Introduce a long-term memory mechanism in Transformer.

## Main content

Assumption\(X \in \mathbb{R}^{L \times d}\)ie each row\(x_i\)Represents a TOKEN corresponding characteristics.

Attertion needs to be proceed as follows:

For the smell of symbols, we don’t consider Multi-HEAD situations, the following ideas can be applied directly.

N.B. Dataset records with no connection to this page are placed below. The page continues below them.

<file path="src/rtl/tmr_gr_pkg.sv">
package tmr_gr_pkg;

    typedef enum logic [1:0] {
        ACT_NONE   = 2'b00,
        ACT_LOW    = 2'b01,
        ACT_HIGH   = 2'b10,
        ACT_TOGGLE = 2'b11
    } act_e;

    localparam int NUM_PINS = 2;
    localparam int PIN_A    = 0;
    localparam int PIN_C    = 1;

    localparam logic [3:0] CTRL_RESET = 4'b1000;

    typedef struct packed {
        logic cmp_a;
        logic cmp_c;
        logic cap_en;
        logic cap_rise;
        logic cap_fall;
        act_e act;
    } mode_t;

endpackage

</file>
<file path="src/rtl/tmr_pin_sync.sv">
module tmr_pin_sync #(
    parameter int STAGES = 2
) (
    input  logic clk,
    input  logic rst_n,
    input  logic din,
    output logic sync_o,
    output logic prev_o
);
    localparam int LAST = STAGES;

    logic [LAST:0] sh_d, sh_q;

    always_comb begin
        sh_d[0] = din;
        for (int k = 1; k <= LAST; k++) begin
            sh_d[k] = sh_q[k-1];
        end
    end

    always_ff @(posedge clk or negedge rst_n) begin
        if (!rst_n) sh_q <= '0;
        else        sh_q <= sh_d;
    end

    assign sync_o = sh_q[LAST-1];
    assign prev_o = sh_q[LAST];
endmodule

</file>
<file path="src/rtl/tmr_mode_decode.sv">
module tmr_mode_decode
    import tmr_gr_pkg::*;
(
    input  logic [3:0] ctrl,
    output mode_t      mode
);
    always_comb begin
        mode          = '0;
        mode.act      = act_e'(ctrl[1:0]);
        mode.cmp_a    = (ctrl[3:2] == 2'b00);
        mode.cmp_c    = (ctrl[3:2] == 2'b10);
        mode.cap_en   = (ctrl[3:2] == 2'b11);
        mode.cap_rise = mode.cap_en && (ctrl[1] || !ctrl[0]);
        mode.cap_fall = mode.cap_en && (ctrl[1] ||  ctrl[0]);
    end
endmodule

</file>
<file path="src/rtl/tmr_pin_action.sv">
module tmr_pin_action
    import tmr_gr_pkg::*;
(
    input  logic clk,
    input  logic rst_n,
    input  logic en,
    input  logic match,
    input  act_e act,
    output logic pin_o
);
    logic pin_d, pin_q;

    always_comb begin
        pin_d = pin_q;
        if (en && match) begin
            case (act)
                ACT_LOW:    pin_d = 1'b0;
                ACT_HIGH:   pin_d = 1'b1;
                ACT_TOGGLE: pin_d = !pin_q;
                default:    pin_d = pin_q;
            endcase
        end
    end

    always_ff @(posedge clk or negedge rst_n) begin
        if (!rst_n) pin_q <= 1'b0;
        else        pin_q <= pin_d;
    end

    assign pin_o = pin_q;

    assert_drive_high_R3: assert property (@(posedge clk) disable iff (!rst_n)
        (en && match && act == ACT_HIGH) |=> pin_o);
    assert_drive_low_R3: assert property (@(posedge clk) disable iff (!rst_n)
        (en && match && act == ACT_LOW) |=> !pin_o);
    assert_toggle_R3: assert property (@(posedge clk) disable iff (!rst_n)
        (en && match && act == ACT_TOGGLE) |=> (pin_o != $past(pin_o)));
    assert_hold_no_match_R4: assert property (@(posedge clk) disable iff (!rst_n)
        !(en && match) |=> $stable(pin_o));
endmodule

</file>
<file path="src/rtl/tmr_gr_channel.sv">
module tmr_gr_channel
    import tmr_gr_pkg::*;
#(
    parameter int CNT_W       = 16,
    parameter int SYNC_STAGES = 2
) (
    input  logic             clk,
    input  logic             rst_n,
    input  logic             ctrl_wr,
    input  logic [3:0]       ctrl_wdata,
    input  logic             gr_wr,
    input  logic [CNT_W-1:0] gr_wdata,
    input  logic [CNT_W-1:0] cnt_in,
    input  logic             pin_c_in,
    output logic [3:0]       ctrl_q_out,
    output logic [CNT_W-1:0] gr_value,
    output logic             cap_flag,
    output logic             pin_a_out,
    output logic             pin_c_out
);
    typedef struct packed {
        logic [3:0]       ctrl;
        logic [CNT_W-1:0] gr;
        logic             flag;
    } regs_t;

    regs_t st_d, st_q;
    mode_t mode;
    logic  pc_sync, pc_prev, edge_hit, match;
    logic [NUM_PINS-1:0] pin_en, pin_q;

    tmr_mode_decode u_decode (
        .ctrl (st_q.ctrl),
        .mode (mode)
    );

    tmr_pin_sync #(.STAGES(SYNC_STAGES)) u_sync (
        .clk    (clk),
        .rst_n  (rst_n),
        .din    (pin_c_in),
        .sync_o (pc_sync),
        .prev_o (pc_prev)
    );

    assign match    = (cnt_in == st_q.gr);
    assign edge_hit = (mode.cap_rise && pc_sync && !pc_prev) ||
                      (mode.cap_fall && !pc_sync && pc_prev);

    always_comb begin
        st_d      = st_q;
        st_d.flag = 1'b0;
        if (ctrl_wr) st_d.ctrl = ctrl_wdata;
        if (gr_wr) begin
            st_d.gr = gr_wdata;
        end else if (edge_hit) begin
            st_d.gr   = cnt_in;
            st_d.flag = 1'b1;
        end
    end

    always_ff @(posedge clk or negedge rst_n) begin
        if (!rst_n) begin
            st_q.ctrl <= CTRL_RESET;
            st_q.gr   <= '0;
            st_q.flag <= 1'b0;
        end else begin
            st_q <= st_d;
        end
    end

    assign pin_en[PIN_A] = mode.cmp_a;
    assign pin_en[PIN_C] = mode.cmp_c;

    for (genvar p = 0; p < NUM_PINS; p++) begin : g_pin
        tmr_pin_action u_act (
            .clk   (clk),
            .rst_n (rst_n),
            .en    (pin_en[p]),
            .match (match),
            .act   (mode.act),
            .pin_o (pin_q[p])
        );
    end

    assign ctrl_q_out = st_q.ctrl;
    assign gr_value   = st_q.gr;
    assign cap_flag   = st_q.flag;
    assign pin_a_out  = pin_q[PIN_A];
    assign pin_c_out  = pin_q[PIN_C];

    assert_roles_exclusive_R2: assert property (@(posedge clk) disable iff (!rst_n)
        $onehot0({mode.cmp_a, mode.cmp_c, mode.cap_en}));
    assert_flag_loads_counter_R6: assert property (@(posedge clk) disable iff (!rst_n)
        cap_flag |-> (gr_value == $past(cnt_in)));
    assert_pins_hold_capture_R7: assert property (@(posedge clk) disable iff (!rst_n)
        (ctrl_q_out[3:2] == 2'b11) |=> ($stable(pin_a_out) && $stable(pin_c_out)));
    assert_disabled_no_flag_R8: assert property (@(posedge clk) disable iff (!rst_n)
        (ctrl_q_out[3:2] == 2'b01) |=> !cap_flag);
endmodule

</file>
<file path="config.mk">
export PLATFORM = sky130hd
export DESIGN_NAME = tmr_gr_channel
export DESIGN_NICKNAME = d
export VERILOG_FILES = /design/src/rtl/tmr_gr_pkg.sv /design/src/rtl/tmr_pin_sync.sv /design/src/rtl/tmr_mode_decode.sv /design/src/rtl/tmr_pin_action.sv /design/src/rtl/tmr_gr_channel.sv
export SDC_FILE = /design/constraint.sdc
export NUM_CORES = 1
export LEC_CHECK = 0
export BUFFER_PORTS_ARGS = -buffer_cell sky130_fd_sc_hd__clkbuf_2
export CAP_MARGIN = 20
export CORE_AREA = 3 3 65 67
export DETAILED_ROUTE_END_ITERATION = 16
export DIE_AREA = 0 0 68 70
export PLACE_DENSITY = 0.68
export SLEW_MARGIN = 20
export SYNTH_ARGS = -nofsm -noshare
export SYNTH_HDL_FRONTEND = slang
export SYNTH_SLANG_ARGS = --single-unit
</file>
<file path="constraint.sdc">
create_clock -name clk -period 4.15 [get_ports clk]
set_clock_uncertainty 0.2 [all_clocks]
set_input_delay 0.6225 -clock clk [delete_from_list [all_inputs] [get_ports clk]]
set_output_delay 0.6225 -clock clk [all_outputs]
set_load 0.1 [all_outputs]
</file>
### Yosys cells after proc, flatten, opt, wreduce, memory -nomap -nowiden

Index checks and enable logic that the tools add are counted.

* output and inout port bits: 23
* register bits after elaboration: 26
* input port bits: 41
* logic and storage cells: 38

* eq/ne operators: 6
* mux-type cells: 5
* reductions and logical operators: 21

Operators by type and width (count)
* $mux 17: 1
* $eq 16x16->1: 1
* $mux 16: 1
* $eq 2x2->1 const B: 4
* $logic_and 1x1->1: 8
* $pmux 1 s3: 2
* $logic_not 1->1: 5
* $reduce_and 2->1: 2
* $logic_or 1x1->1: 3
* $reduce_bool 3->1: 1
* $eq 2x1->1 const B: 1
* $logic_not 2->1: 1
* $reduce_bool 2->1: 1
* $mux 1: 1

### Longest topological paths before layout

Gate-level depths: netlist of run 1.

* depth after elaboration: 8
* gate-level depth with buffers: 7

### Modules after synthesis

A second synthesis of run 1 with hierarchy kept.

* cell total of the unflattened synthesis: 142
* area, all modules: 1534.0 sq um

Modules (own cells, without submodules)
* tmr_gr_channel: cells an instance 123, seq. area each 526.8 sq um, area an instance 1323.8 sq um, times used 1
* tmr_pin_action: cells an instance 3, seq. area each 25.0 sq um, area an instance 40.0 sq um, times used 2
* tmr_pin_sync: cells an instance 3, seq. area each 75.1 sq um, area an instance 75.1 sq um, times used 1
* tmr_mode_decode: cells an instance 10, seq. area each 0.0 sq um, area an instance 55.1 sq um, times used 1

### Worst setup path after synthesis of run 1

OpenSTA, ideal clock, no wires.

* path kind: register -> register
* start point: reg st_q, in the netlist gr_value[14]
* end point: reg g_pin[0].u_act.pin_q
* data required time: 3.864 ns
* path slack: 1.585 ns
* stages on the path, launching flop included: 6
* data arrival time: 2.279 ns
* path through: dfrtp_1 -> xnor2_1 -> nand3_1 -> or4_4 -> or4_1 -> o21ai_1

* cells in the longest elaborated chain, start to end: 3

Ends and longest elaborated chain
* from (decl): line tmr_gr_channel.sv:27 `regs_t st_d, st_q;`
* from (signal assigned): line tmr_gr_channel.sv:67 `st_q <= st_d;`
* $eq 16x16->1: line tmr_gr_channel.sv:45 `assign match = (cnt_in == st_q.gr);`
* $logic_and 1x1->1: line tmr_pin_action.sv:15 `if (en && match) begin`
* $reduce_and 2->1 (no line)
* to (signal assigned): line tmr_pin_action.sv:27 `else pin_q <= pin_d;`
* to (decl): line tmr_pin_action.sv:11 `logic pin_d, pin_q;`

No other way between the ends.
A chain may end at the register's enable or synchronous reset.

### Worst setup path in the final report of run 1

* start point: reg ctrl_q_out[3] (netlist name)
* end point: out ctrl_q_out[3]

RTL lines
* to (decl): line tmr_gr_channel.sv:15 `output logic [3:0] ctrl_q_out,`

No word-level cell between the ends.

==> impl_metrics.xml, run 1 <==
<?xml version="1.0" encoding="UTF-8"?>
<metrics>
  <group name="finish">
    <metric name="area_growth" unit="%">32.4</metric>
    <metric name="nNetsFinal" unit="">227</metric>
    <metric name="fin_util" unit="%">45.9</metric>
    <metric name="final_layout_size_suffix_gt1_share" unit="%">38.9</metric>
    <metric name="antenna_cells" unit="">0</metric>
  </group>
  <group name="sta">
    <metric name="tightest_slew" unit="ps">655</metric>
    <metric name="finalSetupViolations" unit="">0</metric>
    <metric name="timing.final.hold_violations" unit="">0</metric>
    <metric name="min_period_over_period" unit="%">52.4</metric>
    <metric name="hold-worst-slack" unit="ps">166</metric>
    <metric name="grt_setup_unrepaired" unit="">false</metric>
    <metric name="slew-limit-headroom" unit="%">56.4</metric>
    <metric name="fin_crit" unit="ps">2170</metric>
    <metric name="final-max-slew-violation-count" unit="">0</metric>
    <metric name="setup-tns-final" unit="ps">0</metric>
    <metric name="highest_clock_rate" unit="MHz">460</metric>
  </group>
  <group name="cts">
    <metric name="cts_buffer_depth" unit="">2</metric>
    <metric name="cts_post_setup_buffers_inserted" unit="">0</metric>
    <metric name="clock_tree_from_tritoncts" unit="">built</metric>
    <metric name="htree_num_levels" unit="">1</metric>
    <metric name="clkSinkCount" unit="">26</metric>
    <metric name="numCtsBuffers" unit="">3</metric>
    <metric name="buffer_cell_driving_the_clock_tree_root" unit="">sky130_fd_sc_hd__clkbuf_8</metric>
    <metric name="clkLatencyLatePin" unit="ps">270</metric>
    <metric name="post_cts_clock_slew_at_the_launch_and_capture_registers_of_the_worst_setup_and_hold_paths" unit="ps">90</metric>
    <metric name="cts.repair.resized" unit="">0</metric>
    <metric name="cts-hold-fix-buffers" unit="">0</metric>
  </group>
  <group name="placed_design">
    <metric name="place_congestion" unit="">0.733</metric>
    <metric name="half_perimeter_wire_length_of_the_detailed_placement_result" unit="mm">2.38</metric>
    <metric name="buffer_ports.inserted" unit="">63</metric>
  </group>
  <group name="logic_synthesis">
    <metric name="leading_cell_types_by_total_area_after_synthesis" unit="">sky130_fd_sc_hd__dfrtp_1 (49%), sky130_fd_sc_hd__mux2i_1 (13%), sky130_fd_sc_hd__o21ai_0 (7.4%)</metric>
    <metric name="netlist_area" unit="sq um">1280</metric>
    <metric name="synth_top_area_share" unit="%">48.9</metric>
    <metric name="synthMostInstantiatedCell" unit="">sky130_fd_sc_hd__dfrtp_1</metric>
    <metric name="yosysTopAreaCell" unit="">sky130_fd_sc_hd__dfrtp_1</metric>
    <metric name="post_synth_num_cell_types" unit="">23</metric>
    <metric name="synth.avg_cell_area" unit="sq um">10.4</metric>
    <metric name="yosys_most_used_dff" unit="">sky130_fd_sc_hd__dfrtp_1</metric>
    <metric name="synthTopCellsByCount" unit="">sky130_fd_sc_hd__dfrtp_1 (25), sky130_fd_sc_hd__nand2_1 (22), sky130_fd_sc_hd__o21ai_0 (19)</metric>
    <metric name="syn_inst" unit="">123</metric>
    <metric name="synth_edf_count" unit="">0</metric>
    <metric name="synth.yosys.seq_area_share" unit="%">50.9</metric>
    <metric name="ys.warnings.count" unit="">0</metric>
    <metric name="ys_seq_elements" unit="">26</metric>
    <metric name="synthesized_netlist_net_count" unit="">164</metric>
    <metric name="synth_async_sr_flop_share" unit="%">100</metric>
  </group>
  <group name="status">
    <metric name="run_status" unit="">complete, no violations</metric>
  </group>
  <group name="worst_setup_path">
    <metric name="path_class" unit="">reg2out</metric>
    <metric name="crit_path_top_delay_cell" unit="">sky130_fd_sc_hd__dfstp_2</metric>
    <metric name="worstSetupEndpointType" unit="">primary output</metric>
    <metric name="crit_required" unit="ps">3330</metric>
    <metric name="timing.critical_path.slowest_cell_delay" unit="ps">610</metric>
    <metric name="setup.reg_to_reg.worst_slack" unit="ps">2090</metric>
    <metric name="worst_ep_arrival_time" unit="ps">1350</metric>
    <metric name="path_buf_inv" unit="">1</metric>
    <metric name="critPathTopFamily" unit="">flip-flops</metric>
    <metric name="crit_path_max_fanout" unit="">7</metric>
    <metric name="crit_chain" unit="">clkbuf_2</metric>
    <metric name="worstSetupStartpointType" unit="">flip-flop</metric>
  </group>
  <group name="floorplanning">
    <metric name="io_pins" unit="">64</metric>
    <metric name="floorplan.core_area" unit="sq um">3690</metric>
    <metric name="die_height" unit="um">70</metric>
    <metric name="die_area" unit="sq um">4760</metric>
    <metric name="die_width" unit="um">68</metric>
    <metric name="fp-row-count" unit="">22</metric>
    <metric name="initial_utilization" unit="%">34.7</metric>
  </group>
  <group name="grt">
    <metric name="track_usage" unit="%">13.6</metric>
    <metric name="grt-ovfl-total" unit="">0</metric>
    <metric name="grt_start_max_net_pins" unit="">34</metric>
    <metric name="antenna_found_initial" unit="">0</metric>
    <metric name="grt_pass1_vias" unit="">1044</metric>
    <metric name="grt_first_pass_wirelength" unit="mm">4.97</metric>
  </group>
  <group name="power">
    <metric name="cellLeakagePower" unit="nW">0.927</metric>
    <metric name="total_power" unit="uW">721</metric>
    <metric name="vdd.ir_drop.worst" unit="uV">198</metric>
    <metric name="power_density" unit="nW/um^2">426</metric>
  </group>
  <group name="route">
    <metric name="maxUsedRoutingLayer" unit="">met4</metric>
    <metric name="route.antenna.remaining_nets" unit="">0</metric>
    <metric name="metal1_wirelength" unit="mm">1.28</metric>
    <metric name="vias_per_cell" unit="">4.68</metric>
    <metric name="wl" unit="mm">3.07</metric>
    <metric name="drt_first_iter_violations" unit="">62</metric>
    <metric name="routed-via-count" unit="">1090</metric>
    <metric name="wire_per_inst" unit="um">13.2</metric>
    <metric name="drcViolationCount" unit="">0</metric>
    <metric name="met2_wirelength" unit="mm">1.54</metric>
    <metric name="route.met3.wl" unit="um">211</metric>
    <metric name="detail_route.first_pass.iterations" unit="">4</metric>
  </group>
  <group name="hold_path">
    <metric name="hold_path_class" unit="">in2async</metric>
  </group>
  <group name="flow_run">
    <metric name="cap_viol_max_count" unit="">0</metric>
  </group>
</metrics>
==> stage by stage <==
stage | instance area [sq um] | setup slack (ps) | instances
6_report | 1690 | 1980 | 233
5_1_grt | 1690 | 1910 | 233
4_1_cts | 1690 | 1770 | 233
3_5_place_dp | 1630 | 1750 | 229
3_3_place_gp | 1630 | 1770 | 229
2_1_floorplan | 1280 | 1580 | 123
==> area by class of cell <==
class	instances	area, sq um
clock buffers	4	55.1
fillers	383	1990
inverters	2	7.51
multi-input cells	90	604
flip-flops and latches	26	652
well taps	48	60.1
repair buffers	63	315
==> metal layers <==
metal	global-route usage [%]	up-vias
met5	0	-
met4	3.97	0
met3	2.89	2
met2	22.8	45
met1	17.1	494
li1	-	549
==> cell usage in the layout (no fill, tap or decap), drive strengths merged <==
master   n
nor2b    1
inv      2
o31ai    1
dfrtp   25
dfstp    1
nand2b   1
nor4     2
mux2     2
or4      3
nor2     1
mux2i   16
o21ai   20
nand4    1
xnor2    7
nand3    2
o41ai    1
nand2   22
xor2     9
o22ai    1
clkbuf  67
==> worst paths after layout <==
path	startpoint	end	cells past startpoint
max in group asynchronous	rst_n	gr_value[7]$_DFFE_PN0P_	1
max reg2reg	gr_value[9]$_DFFE_PN0P_	g_pin[0].u_act.pin_o$_DFFE_PN0P_	5
min in group clk	u_sync.sh_q[0]$_DFF_PN0_	u_sync.sh_q[1]$_DFF_PN0_	0
max	ctrl_q_out[3]$_DFFE_PN1P_	ctrl_q_out[3]	1
min reg2reg	u_sync.sh_q[0]$_DFF_PN0_	u_sync.sh_q[1]$_DFF_PN0_	0
min	rst_n	gr_value[1]$_DFFE_PN0P_	1
==> registers in the layout, indices dropped and copies added, names as in the netlist <==
| name | count |
|---|---|
| u_sync.sh_q | 3 |
| gr_value | 16 |
| ctrl_q_out | 4 |
| g_pin.u_act.pin_o | 2 |
| cap_flag | 1 |
==> power by group <==
| group | switching [mW] | total, mW | internal (mW) |
|---|---|---|---|
| combinational | 0.203 | 0.262 | 0.0582 |
| sequential | 0.0216 | 0.297 | 0.276 |
| clock | 0.0774 | 0.162 | 0.0848 |
| total | 0.302 | 0.721 | 0.419 |
==> kinds of logic (layout without fill, tap and decap cells) <==
family                 after synthesis  count (layout)  synth area share [%]
AND/OR/NAND/NOR                     33              33                  12.0
buffers and inverters                7              69                  2.25
XOR/XNOR                            16              16                  10.9
multiplexers                        18              18                  14.3
flip-flops                          26              26                  50.9
AO/OA/AOI/OAI                       23              23                  9.58
No activity file was read; power rests on OpenSTA's default activity.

We know that you can approximate any continuous function by radial basis functions:

Now, us\(t_i = \frac{i}{L}\)ie\(L\)TOKENS crown in timing,\(X\)Each column can be seen as a special\(f_j(t)\)\(t_i, i=0,1,\cdots, L-1\)The value is at.

Given\(N\)Substrate function\(\psi_k (t), k=0,1,\cdots, N-1\)We want to solve the coefficient\(\bm{b}_j = [b_{j0}, b_{j1},\cdots b_{j,N-1}]^T\)Come approach\(f_j\)(\(X\)\(j\)Column).

\(\Psi \in \mathbb{R}^{N \times L}, \Psi_{ki}=\psi_{k}(t_i)\), \(B \in \mathbb{R}^{d \times N}, B_{jk} = b_{jk}\).

The author will solve the coefficient through the ridge return\(b\):

It shows the expression:

Now we use\(\tilde{X} := \Psi^T B^T\)\(X\)

Note that we are not right\(Q\)Replace, because this is just used as long-term records, Q Each recalculates.

For each\(q_i\)We build a\(t\)Density function\(p_i(t)\)The text is assumed to meet the Gaussian distribution:

\(\mu_i, \sigma_i^2\)Estimates below:

Pay attention to the last order\(w^T\Psi^T = w^T\)Since\(\Psi\)is determined in advance.

We know

Actually solved is a discretization\(p_i(t)\)\(q_i\)and\(k_j\)The level of completion, and

In fact, it is solving expectations.

Now we have a continuous\(p_i(t)\)You can also get the last one in this way.\(z_i\):

When we take\(\psi\)When the Gaussian radial basis function, the above is displayed.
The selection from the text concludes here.